### Dataset content

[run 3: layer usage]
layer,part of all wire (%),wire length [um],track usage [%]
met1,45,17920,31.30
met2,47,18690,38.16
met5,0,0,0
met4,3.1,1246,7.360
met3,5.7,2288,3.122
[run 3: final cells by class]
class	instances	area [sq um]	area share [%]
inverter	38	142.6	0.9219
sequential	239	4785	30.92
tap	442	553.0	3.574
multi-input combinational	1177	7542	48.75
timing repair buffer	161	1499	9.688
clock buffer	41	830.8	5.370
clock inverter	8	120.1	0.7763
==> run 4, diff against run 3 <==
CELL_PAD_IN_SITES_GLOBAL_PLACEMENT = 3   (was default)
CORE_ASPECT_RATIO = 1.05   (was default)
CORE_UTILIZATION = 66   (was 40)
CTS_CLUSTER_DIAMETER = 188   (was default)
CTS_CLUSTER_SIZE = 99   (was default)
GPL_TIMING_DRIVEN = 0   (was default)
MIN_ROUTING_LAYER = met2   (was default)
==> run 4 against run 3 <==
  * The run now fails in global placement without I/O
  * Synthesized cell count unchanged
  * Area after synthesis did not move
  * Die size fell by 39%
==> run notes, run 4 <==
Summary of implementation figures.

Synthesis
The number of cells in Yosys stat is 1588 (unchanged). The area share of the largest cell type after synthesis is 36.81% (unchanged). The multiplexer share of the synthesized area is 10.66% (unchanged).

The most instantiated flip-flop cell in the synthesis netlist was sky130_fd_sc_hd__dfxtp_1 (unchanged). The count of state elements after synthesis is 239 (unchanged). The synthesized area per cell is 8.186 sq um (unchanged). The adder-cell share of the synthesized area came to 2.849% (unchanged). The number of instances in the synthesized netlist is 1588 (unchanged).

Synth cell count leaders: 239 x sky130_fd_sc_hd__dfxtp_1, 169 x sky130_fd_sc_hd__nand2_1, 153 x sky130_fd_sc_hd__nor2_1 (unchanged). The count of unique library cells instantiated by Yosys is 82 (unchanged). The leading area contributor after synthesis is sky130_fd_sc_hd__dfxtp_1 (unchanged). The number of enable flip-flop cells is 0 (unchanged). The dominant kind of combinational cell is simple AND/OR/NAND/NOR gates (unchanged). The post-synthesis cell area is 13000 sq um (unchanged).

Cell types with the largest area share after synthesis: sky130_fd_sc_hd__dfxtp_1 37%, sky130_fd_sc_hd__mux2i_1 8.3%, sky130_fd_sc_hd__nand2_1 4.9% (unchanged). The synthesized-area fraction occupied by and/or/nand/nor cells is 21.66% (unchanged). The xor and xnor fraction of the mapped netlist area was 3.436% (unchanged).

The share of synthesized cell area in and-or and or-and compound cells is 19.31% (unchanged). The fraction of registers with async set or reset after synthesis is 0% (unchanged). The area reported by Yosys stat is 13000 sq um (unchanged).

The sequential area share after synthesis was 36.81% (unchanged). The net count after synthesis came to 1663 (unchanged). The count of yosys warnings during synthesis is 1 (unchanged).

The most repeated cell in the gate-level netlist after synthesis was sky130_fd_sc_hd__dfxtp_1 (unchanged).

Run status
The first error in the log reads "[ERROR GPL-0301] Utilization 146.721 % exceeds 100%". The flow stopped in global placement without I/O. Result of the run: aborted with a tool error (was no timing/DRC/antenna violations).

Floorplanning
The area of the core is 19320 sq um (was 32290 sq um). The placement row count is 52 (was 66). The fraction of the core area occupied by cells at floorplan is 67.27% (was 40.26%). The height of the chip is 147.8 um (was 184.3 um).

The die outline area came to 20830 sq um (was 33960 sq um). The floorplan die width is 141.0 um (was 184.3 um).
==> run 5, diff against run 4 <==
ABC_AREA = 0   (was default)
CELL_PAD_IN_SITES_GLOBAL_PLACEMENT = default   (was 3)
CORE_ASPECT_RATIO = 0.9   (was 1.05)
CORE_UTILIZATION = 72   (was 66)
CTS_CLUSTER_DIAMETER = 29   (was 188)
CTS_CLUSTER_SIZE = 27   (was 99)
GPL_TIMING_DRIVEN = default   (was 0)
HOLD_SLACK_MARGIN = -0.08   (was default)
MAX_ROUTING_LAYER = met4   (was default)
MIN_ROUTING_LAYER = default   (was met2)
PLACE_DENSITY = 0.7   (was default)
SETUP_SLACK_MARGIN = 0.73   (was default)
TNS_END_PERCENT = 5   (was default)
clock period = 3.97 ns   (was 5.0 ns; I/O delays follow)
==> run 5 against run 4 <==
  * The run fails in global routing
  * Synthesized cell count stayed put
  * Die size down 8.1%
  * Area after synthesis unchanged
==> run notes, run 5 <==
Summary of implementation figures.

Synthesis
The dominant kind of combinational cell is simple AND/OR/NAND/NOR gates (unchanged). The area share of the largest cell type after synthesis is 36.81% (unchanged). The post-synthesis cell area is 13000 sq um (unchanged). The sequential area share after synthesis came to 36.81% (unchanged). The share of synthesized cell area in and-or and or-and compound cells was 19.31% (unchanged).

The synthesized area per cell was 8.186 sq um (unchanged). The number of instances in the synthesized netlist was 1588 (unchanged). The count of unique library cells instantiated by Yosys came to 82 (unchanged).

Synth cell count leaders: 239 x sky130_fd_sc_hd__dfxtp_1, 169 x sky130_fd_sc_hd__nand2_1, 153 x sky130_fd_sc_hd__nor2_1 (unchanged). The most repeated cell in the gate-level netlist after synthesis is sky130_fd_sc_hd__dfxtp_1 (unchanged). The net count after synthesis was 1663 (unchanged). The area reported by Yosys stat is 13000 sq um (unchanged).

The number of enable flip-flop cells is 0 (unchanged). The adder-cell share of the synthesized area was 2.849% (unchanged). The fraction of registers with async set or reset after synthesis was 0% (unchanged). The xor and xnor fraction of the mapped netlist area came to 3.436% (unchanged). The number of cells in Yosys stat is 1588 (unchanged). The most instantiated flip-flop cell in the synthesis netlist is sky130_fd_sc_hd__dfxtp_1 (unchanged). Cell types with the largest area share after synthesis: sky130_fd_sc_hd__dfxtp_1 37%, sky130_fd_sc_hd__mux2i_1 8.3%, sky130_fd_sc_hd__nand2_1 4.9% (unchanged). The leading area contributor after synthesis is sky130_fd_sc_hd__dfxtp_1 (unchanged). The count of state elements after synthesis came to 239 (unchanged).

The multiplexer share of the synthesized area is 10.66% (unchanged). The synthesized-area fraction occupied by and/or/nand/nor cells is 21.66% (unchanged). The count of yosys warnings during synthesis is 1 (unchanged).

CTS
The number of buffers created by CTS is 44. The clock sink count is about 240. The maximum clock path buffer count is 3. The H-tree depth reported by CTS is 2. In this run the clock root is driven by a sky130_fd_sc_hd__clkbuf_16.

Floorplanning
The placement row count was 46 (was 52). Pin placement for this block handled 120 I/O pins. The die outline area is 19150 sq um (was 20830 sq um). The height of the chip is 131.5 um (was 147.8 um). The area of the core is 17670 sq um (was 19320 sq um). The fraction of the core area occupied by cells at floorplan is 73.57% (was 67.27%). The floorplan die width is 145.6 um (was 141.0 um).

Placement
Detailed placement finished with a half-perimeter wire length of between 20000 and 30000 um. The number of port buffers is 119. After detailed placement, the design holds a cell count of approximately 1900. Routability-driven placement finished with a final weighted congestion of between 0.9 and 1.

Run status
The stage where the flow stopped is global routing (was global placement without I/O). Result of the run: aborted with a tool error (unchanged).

######

### Task instructions
Would you please write out, exactly and with no other lines, the stretch of the listing above from the line containing "run 4, diff" through the line containing "run 4 against"?

### Solution to this exercise
==> run 4, diff against run 3 <==
CELL_PAD_IN_SITES_GLOBAL_PLACEMENT = 3   (was default)
CORE_ASPECT_RATIO = 1.05   (was default)
CORE_UTILIZATION = 66   (was 40)
CTS_CLUSTER_DIAMETER = 188   (was default)
CTS_CLUSTER_SIZE = 99   (was default)
GPL_TIMING_DRIVEN = 0   (was default)
MIN_ROUTING_LAYER = met2   (was default)
==> run 4 against run 3 <==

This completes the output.